Data Preparation and Blending: The Prerequisite for Analytics [new e-book]

“Herding cats isn’t exactly in my job description,” the data analyst told me. “Why isn’t all the data I need sitting in one place — or even two places — and waiting for me to analyze it?”

     Photo Credit:  Kathleen Murtagh Licensed under CC BY 2.0


“You’re right,” I replied. “Your job description doesn’t exactly include herding cats. But it does include analyzing data, and before you can do that, you have to collect, blend and prepare it.”

This data analyst was dismayed at the prospect of having to pull data in from multiple sources. That does indeed feel like herding cats, especially when the most useful data — where the real business opportunities hide — is unstructured, moving through the cloud and in motion, as I mentioned in my post on the changing face of data analytics.

But what do you end up with if you don’t herd those cats? Silos, overlooked opportunities and money left on the table.

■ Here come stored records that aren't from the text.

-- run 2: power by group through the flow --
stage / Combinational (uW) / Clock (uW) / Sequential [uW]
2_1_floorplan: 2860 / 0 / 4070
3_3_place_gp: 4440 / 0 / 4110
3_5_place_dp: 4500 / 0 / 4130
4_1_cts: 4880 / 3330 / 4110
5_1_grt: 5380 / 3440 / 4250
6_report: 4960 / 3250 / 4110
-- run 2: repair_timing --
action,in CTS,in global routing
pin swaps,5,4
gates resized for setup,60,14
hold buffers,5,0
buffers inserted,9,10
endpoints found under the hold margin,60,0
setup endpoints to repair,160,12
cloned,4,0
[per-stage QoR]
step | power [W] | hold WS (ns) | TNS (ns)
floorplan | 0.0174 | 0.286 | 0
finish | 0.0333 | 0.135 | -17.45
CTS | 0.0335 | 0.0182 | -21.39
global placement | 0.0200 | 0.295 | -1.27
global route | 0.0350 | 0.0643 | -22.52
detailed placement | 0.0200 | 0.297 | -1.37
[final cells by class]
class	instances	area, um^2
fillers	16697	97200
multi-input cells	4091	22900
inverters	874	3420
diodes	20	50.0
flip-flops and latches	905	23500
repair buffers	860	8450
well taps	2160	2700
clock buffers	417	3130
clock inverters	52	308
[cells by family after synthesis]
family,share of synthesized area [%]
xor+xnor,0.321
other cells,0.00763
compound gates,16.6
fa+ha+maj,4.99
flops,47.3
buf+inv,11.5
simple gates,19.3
$ cat src/rtl/reg_ctx_engine.sv
// Register-file context engine: block-saves all NREGS registers to data memory
// or restores them from memory, one register slot per clock, gated by a mask.
module reg_ctx_engine #(
  parameter int NREGS = 16,
  parameter int RAW   = 4,
  parameter int DW    = 8,
  parameter int MAW   = 8
) (
  input  logic             clk,
  input  logic             rst_n,
  input  logic             start,
  input  logic             mode,
  input  logic [MAW-1:0]   base_addr,
  input  logic [NREGS-1:0] reg_mask,
  output logic             busy,
  output logic             done,
  output logic             RegWrite,
  output logic [RAW-1:0]   write_register,
  output logic [DW-1:0]    data_in,
  output logic [RAW-1:0]   raddrA,
  input  logic [DW-1:0]    data_outA,
  output logic [MAW-1:0]   mem_addr,
  output logic             mem_wr_en,
  output logic [DW-1:0]    mem_wdata,
  input  logic [DW-1:0]    mem_rdata
);

  typedef enum logic [1:0] {IDLE, SAVE, RESTORE, DONE} state_t;

  state_t           state_q, state_d;
  logic [RAW-1:0]   idx_q, idx_d;
  logic             mode_q, mode_d;
  logic [MAW-1:0]   base_q, base_d;
  logic [NREGS-1:0] mask_q, mask_d;
  logic             busy_q, busy_d;
  logic             done_q, done_d;

  always_comb begin
    state_d = state_q;
    idx_d   = idx_q;
    mode_d  = mode_q;
    base_d  = base_q;
    mask_d  = mask_q;
    unique case (state_q)
      IDLE: begin
        if (start) begin
          mode_d  = mode;
          base_d  = base_addr;
          mask_d  = reg_mask;
          idx_d   = '0;
          state_d = mode ? RESTORE : SAVE;
        end
      end
      SAVE, RESTORE: begin
        idx_d = idx_q + RAW'(1);
        if (idx_q == RAW'(NREGS - 1)) state_d = DONE;
      end
      DONE: state_d = IDLE;
      default: state_d = IDLE;
    endcase
    // busy/done are registered off the next state so they align with it
    busy_d = (state_d == SAVE) || (state_d == RESTORE);
    done_d = (state_d == DONE);
  end

  always_ff @(posedge clk) begin
    if (!rst_n) begin
      state_q <= IDLE;
      idx_q   <= '0;
      mode_q  <= 1'b0;
      base_q  <= '0;
      mask_q  <= '0;
      busy_q  <= 1'b0;
      done_q  <= 1'b0;
    end else begin
      state_q <= state_d;
      idx_q   <= idx_d;
      mode_q  <= mode_d;
      base_q  <= base_d;
      mask_q  <= mask_d;
      busy_q  <= busy_d;
      done_q  <= done_d;
    end
  end

  assign busy = busy_q;
  assign done = done_q;

  // Datapath outputs are forced to zero outside the active transfer states.
  always_comb begin
    RegWrite       = 1'b0;
    write_register = '0;
    data_in        = '0;
    raddrA         = '0;
    mem_addr       = '0;
    mem_wr_en      = 1'b0;
    mem_wdata      = '0;
    if (state_q == SAVE) begin
      raddrA    = idx_q;
      mem_addr  = base_q + MAW'(idx_q);
      mem_wdata = data_outA;
      mem_wr_en = mask_q[idx_q];
    end else if (state_q == RESTORE) begin
      mem_addr       = base_q + MAW'(idx_q);
      write_register = idx_q;
      data_in        = mem_rdata;
      RegWrite       = mask_q[idx_q];
    end
  end

endmodule

$ cat config.mk
export PLATFORM = sky130hd
export DESIGN_NAME = reg_ctx_engine
export DESIGN_NICKNAME = d
export VERILOG_FILES = /design/src/rtl/reg_ctx_engine.sv
export SDC_FILE = /design/constraint.sdc
export NUM_CORES = 1
export LEC_CHECK = 0
export ABC_AREA = 1
export CAP_MARGIN = 40
export CORE_UTILIZATION = 43
export DETAILED_ROUTE_END_ITERATION = 16
export PLACE_DENSITY_LB_ADDON = 0.25
export SETUP_SLACK_MARGIN = 0.2
export SLEW_MARGIN = 20
export SYNTH_ARGS = -nofsm -noshare
export SYNTH_HDL_FRONTEND = slang
export SYNTH_SLANG_ARGS = --single-unit
$ cat constraint.sdc
create_clock -name clk -period 2.28 [get_ports clk]
set_clock_uncertainty 0.05 [all_clocks]
set_input_delay 0.684 -clock clk [delete_from_list [all_inputs] [get_ports clk]]
set_output_delay 0.684 -clock clk [all_outputs]
set_load 0.05 [all_outputs]
--- src/rtl/dmem_pkg.sv ---
// Shared types for the data-memory responder: trace entry, region decode.
// Ports: none (package only).
package dmem_pkg;

    typedef struct packed {
        logic [31:0] addr;
        logic [31:0] data;
    } trace_entry_t;

    localparam logic [31:0] DEF_TOHOST_ADDR = 32'h0000_0FFC;

    typedef enum logic [1:0] {
        REG_RAM,
        REG_TOHOST,
        REG_UNMAPPED
    } region_e;

endpackage

--- src/rtl/trace_fifo.sv ---
// First-word-fall-through FIFO of trace entries with a dropped-push flag.
// Ports: clk, reset, i_push/i_entry, i_pop, o_head, o_full, o_empty, o_drop.
module trace_fifo
    import dmem_pkg::*;
#(
    parameter int DEPTH = 8
) (
    input  logic         clk,
    input  logic         reset,
    input  logic         i_push,
    input  trace_entry_t i_entry,
    input  logic         i_pop,
    output trace_entry_t o_head,
    output logic         o_full,
    output logic         o_empty,
    output logic         o_drop
);

    localparam int AW = $clog2(DEPTH);

    logic [AW:0]  r_wptr;
    logic [AW:0]  r_rptr;
    trace_entry_t r_mem [DEPTH];

    logic w_pop;
    logic w_push;

    assign o_empty = (r_wptr == r_rptr);
    assign o_full  = (r_wptr[AW] != r_rptr[AW]) &&
                     (r_wptr[AW-1:0] == r_rptr[AW-1:0]);

    // A pop in the same cycle frees the head slot, so a push into a full
    // FIFO still fits when it coincides with a pop.
    assign w_pop  = i_pop & ~o_empty;
    assign w_push = i_push & (~o_full | w_pop);
    assign o_drop = i_push & o_full & ~w_pop;

    assign o_head = r_mem[r_rptr[AW-1:0]];

    always_ff @(posedge clk or posedge reset) begin
        if (reset) begin
            r_wptr <= '0;
            r_rptr <= '0;
        end else begin
            if (w_push) r_wptr <= r_wptr + 1'b1;
            if (w_pop)  r_rptr <= r_rptr + 1'b1;
        end
    end

    // Storage is not reset; a store landing together with reset is discarded.
    always_ff @(posedge clk) begin
        if (w_push && !reset) r_mem[r_wptr[AW-1:0]] <= i_entry;
    end

endmodule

Before analysis, prepare and blend your data

We’ve released a new e-book, Break Down the Barriers to Better Analytics, to clarify the data preparation and data blending step that can feel like herding cats. The e-book explores three requirements for aggregating heterogeneous data:

  • All data must be accessible. That means accessing data both inside and outside the firewall. If you omit one source of data simply because of the difficulty in blending it with other sources of data, you’ll close the door on the very business opportunities advanced analytics can help you find.
  • Data must be standardized so that you’re not mixing miles and kilometers, dollars and euros, or quarters and years. You shouldn’t have to set this up repeatedly, but should be able to automate query, aggregation, data quality and transformation tasks.
  • Finally, to keep privileged data in front of only the users entitled to see it, you’ll have to enforce user validation. Instead of nagging IT for every change in user status or access privileges, use self-service tools to keep that process at the business level where it belongs.

Those concepts are simple, but they are not easy to implement, because data comes from and resides in a zillion different places.

New e-book: Break Down the Barriers to Better Analytics

Blending data from a variety of different sources can be a daunting process, but it is not impossible. Our biopharmaceutical customer Shire reaped data analysis efficiencies that helped them improve process control, monitor processes and identify areas for improvement. You can too.

Have a look at our new e-book, Break Down the Barriers to Better Analytics, for more insights into the changing face of analytics; data preparation and data blending; and the corporate- and IT-centered barriers to using analytics efficiently in your organization.

You’ll see that there’s nothing really wrong with herding cats. As long as you can automate it.